• [Task details]: All that is wanted is an exact copy of the line containing "XOR/XNOR: 169 / 169 / 8.67" and the lines after it, through the end of the records.

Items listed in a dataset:
===============

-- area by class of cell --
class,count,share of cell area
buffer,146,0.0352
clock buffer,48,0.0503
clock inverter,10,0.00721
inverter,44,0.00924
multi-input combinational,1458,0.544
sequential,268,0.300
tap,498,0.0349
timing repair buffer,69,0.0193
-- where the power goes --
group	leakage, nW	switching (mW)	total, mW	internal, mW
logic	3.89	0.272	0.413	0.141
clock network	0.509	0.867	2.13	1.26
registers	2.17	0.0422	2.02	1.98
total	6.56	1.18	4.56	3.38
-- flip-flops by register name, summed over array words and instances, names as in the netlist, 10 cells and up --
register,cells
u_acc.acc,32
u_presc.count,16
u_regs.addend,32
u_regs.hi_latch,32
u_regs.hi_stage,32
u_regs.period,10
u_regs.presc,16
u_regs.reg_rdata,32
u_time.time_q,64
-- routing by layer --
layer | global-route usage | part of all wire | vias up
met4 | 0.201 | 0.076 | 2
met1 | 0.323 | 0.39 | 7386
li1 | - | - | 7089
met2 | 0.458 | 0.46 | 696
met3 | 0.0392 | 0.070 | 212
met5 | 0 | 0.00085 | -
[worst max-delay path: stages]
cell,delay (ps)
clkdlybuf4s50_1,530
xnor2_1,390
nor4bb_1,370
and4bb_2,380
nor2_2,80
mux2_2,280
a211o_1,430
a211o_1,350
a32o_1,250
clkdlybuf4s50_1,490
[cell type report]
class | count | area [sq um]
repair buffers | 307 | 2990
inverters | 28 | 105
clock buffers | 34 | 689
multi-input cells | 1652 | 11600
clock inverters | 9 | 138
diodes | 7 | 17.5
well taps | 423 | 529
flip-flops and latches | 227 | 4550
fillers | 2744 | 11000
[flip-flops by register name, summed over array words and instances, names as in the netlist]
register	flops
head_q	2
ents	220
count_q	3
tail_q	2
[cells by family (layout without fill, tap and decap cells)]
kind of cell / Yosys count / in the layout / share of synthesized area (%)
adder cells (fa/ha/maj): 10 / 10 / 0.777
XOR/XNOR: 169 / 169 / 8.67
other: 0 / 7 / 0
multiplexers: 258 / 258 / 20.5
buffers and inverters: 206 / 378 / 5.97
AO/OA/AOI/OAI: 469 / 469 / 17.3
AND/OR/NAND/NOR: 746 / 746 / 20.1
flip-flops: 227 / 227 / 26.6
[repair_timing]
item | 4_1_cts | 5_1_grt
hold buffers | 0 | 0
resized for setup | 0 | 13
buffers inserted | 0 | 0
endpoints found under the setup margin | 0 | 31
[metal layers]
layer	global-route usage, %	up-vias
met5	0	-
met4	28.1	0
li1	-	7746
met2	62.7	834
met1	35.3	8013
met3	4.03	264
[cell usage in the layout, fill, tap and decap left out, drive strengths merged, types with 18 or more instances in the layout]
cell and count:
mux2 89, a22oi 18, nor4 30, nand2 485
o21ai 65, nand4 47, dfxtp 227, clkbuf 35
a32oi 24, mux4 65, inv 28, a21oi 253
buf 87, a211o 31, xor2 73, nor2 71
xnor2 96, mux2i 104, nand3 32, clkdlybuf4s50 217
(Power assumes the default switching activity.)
--- config.mk ---
export PLATFORM = sky130hd
export DESIGN_NAME = lbx_exec
export DESIGN_NICKNAME = d
export VERILOG_FILES = /design/src/rtl/lbx_pkg.sv /design/src/rtl/lbx_decode.sv /design/src/rtl/lbx_arith.sv /design/src/rtl/lbx_bitunit.sv /design/src/rtl/lbx_exec.sv
export SDC_FILE = /design/constraint.sdc
export NUM_CORES = 1
export LEC_CHECK = 0
export ABC_AREA = 1
export BUFFER_PORTS_ARGS = -buffer_cell sky130_fd_sc_hd__buf_2
export CAP_MARGIN = 0
export CORE_MARGIN = 1
export CORE_UTILIZATION = 57
export CTS_BUF_LIST = sky130_fd_sc_hd__clkbuf_8
export DETAILED_ROUTE_END_ITERATION = 10
export PLACE_DENSITY = 0.85
export SLEW_MARGIN = 30
export SYNTH_ARGS = -nofsm -noshare
export SYNTH_HDL_FRONTEND = slang
export SYNTH_SLANG_ARGS = --single-unit
--- constraint.sdc ---
create_clock -name clk -period 2.9 [get_ports clk]
set_clock_uncertainty 0.1 [all_clocks]
set_input_delay 0.58 -clock clk [delete_from_list [all_inputs] [get_ports clk]]
set_output_delay 0.58 -clock clk [all_outputs]
set_load 0.005 [all_outputs]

===============

• [Exercise solution]:
XOR/XNOR: 169 / 169 / 8.67
other: 0 / 7 / 0
multiplexers: 258 / 258 / 20.5
buffers and inverters: 206 / 378 / 5.97
AO/OA/AOI/OAI: 469 / 469 / 17.3
AND/OR/NAND/NOR: 746 / 746 / 20.1
flip-flops: 227 / 227 / 26.6
[repair_timing]
item | 4_1_cts | 5_1_grt
hold buffers | 0 | 0
resized for setup | 0 | 13
buffers inserted | 0 | 0
endpoints found under the setup margin | 0 | 31
[metal layers]
layer	global-route usage, %	up-vias
met5	0	-
met4	28.1	0
li1	-	7746
met2	62.7	834
met1	35.3	8013
met3	4.03	264
[cell usage in the layout, fill, tap and decap left out, drive strengths merged, types with 18 or more instances in the layout]
cell and count:
mux2 89, a22oi 18, nor4 30, nand2 485
o21ai 65, nand4 47, dfxtp 227, clkbuf 35
a32oi 24, mux4 65, inv 28, a21oi 253
buf 87, a211o 31, xor2 73, nor2 71
xnor2 96, mux2i 104, nand3 32, clkdlybuf4s50 217
(Power assumes the default switching activity.)
--- config.mk ---
export PLATFORM = sky130hd
export DESIGN_NAME = lbx_exec
export DESIGN_NICKNAME = d
export VERILOG_FILES = /design/src/rtl/lbx_pkg.sv /design/src/rtl/lbx_decode.sv /design/src/rtl/lbx_arith.sv /design/src/rtl/lbx_bitunit.sv /design/src/rtl/lbx_exec.sv
export SDC_FILE = /design/constraint.sdc
export NUM_CORES = 1
export LEC_CHECK = 0
export ABC_AREA = 1
export BUFFER_PORTS_ARGS = -buffer_cell sky130_fd_sc_hd__buf_2
export CAP_MARGIN = 0
export CORE_MARGIN = 1
export CORE_UTILIZATION = 57
export CTS_BUF_LIST = sky130_fd_sc_hd__clkbuf_8
export DETAILED_ROUTE_END_ITERATION = 10
export PLACE_DENSITY = 0.85
export SLEW_MARGIN = 30
export SYNTH_ARGS = -nofsm -noshare
export SYNTH_HDL_FRONTEND = slang
export SYNTH_SLANG_ARGS = --single-unit
--- constraint.sdc ---
create_clock -name clk -period 2.9 [get_ports clk]
set_clock_uncertainty 0.1 [all_clocks]
set_input_delay 0.58 -clock clk [delete_from_list [all_inputs] [get_ports clk]]
set_output_delay 0.58 -clock clk [all_outputs]
set_load 0.005 [all_outputs]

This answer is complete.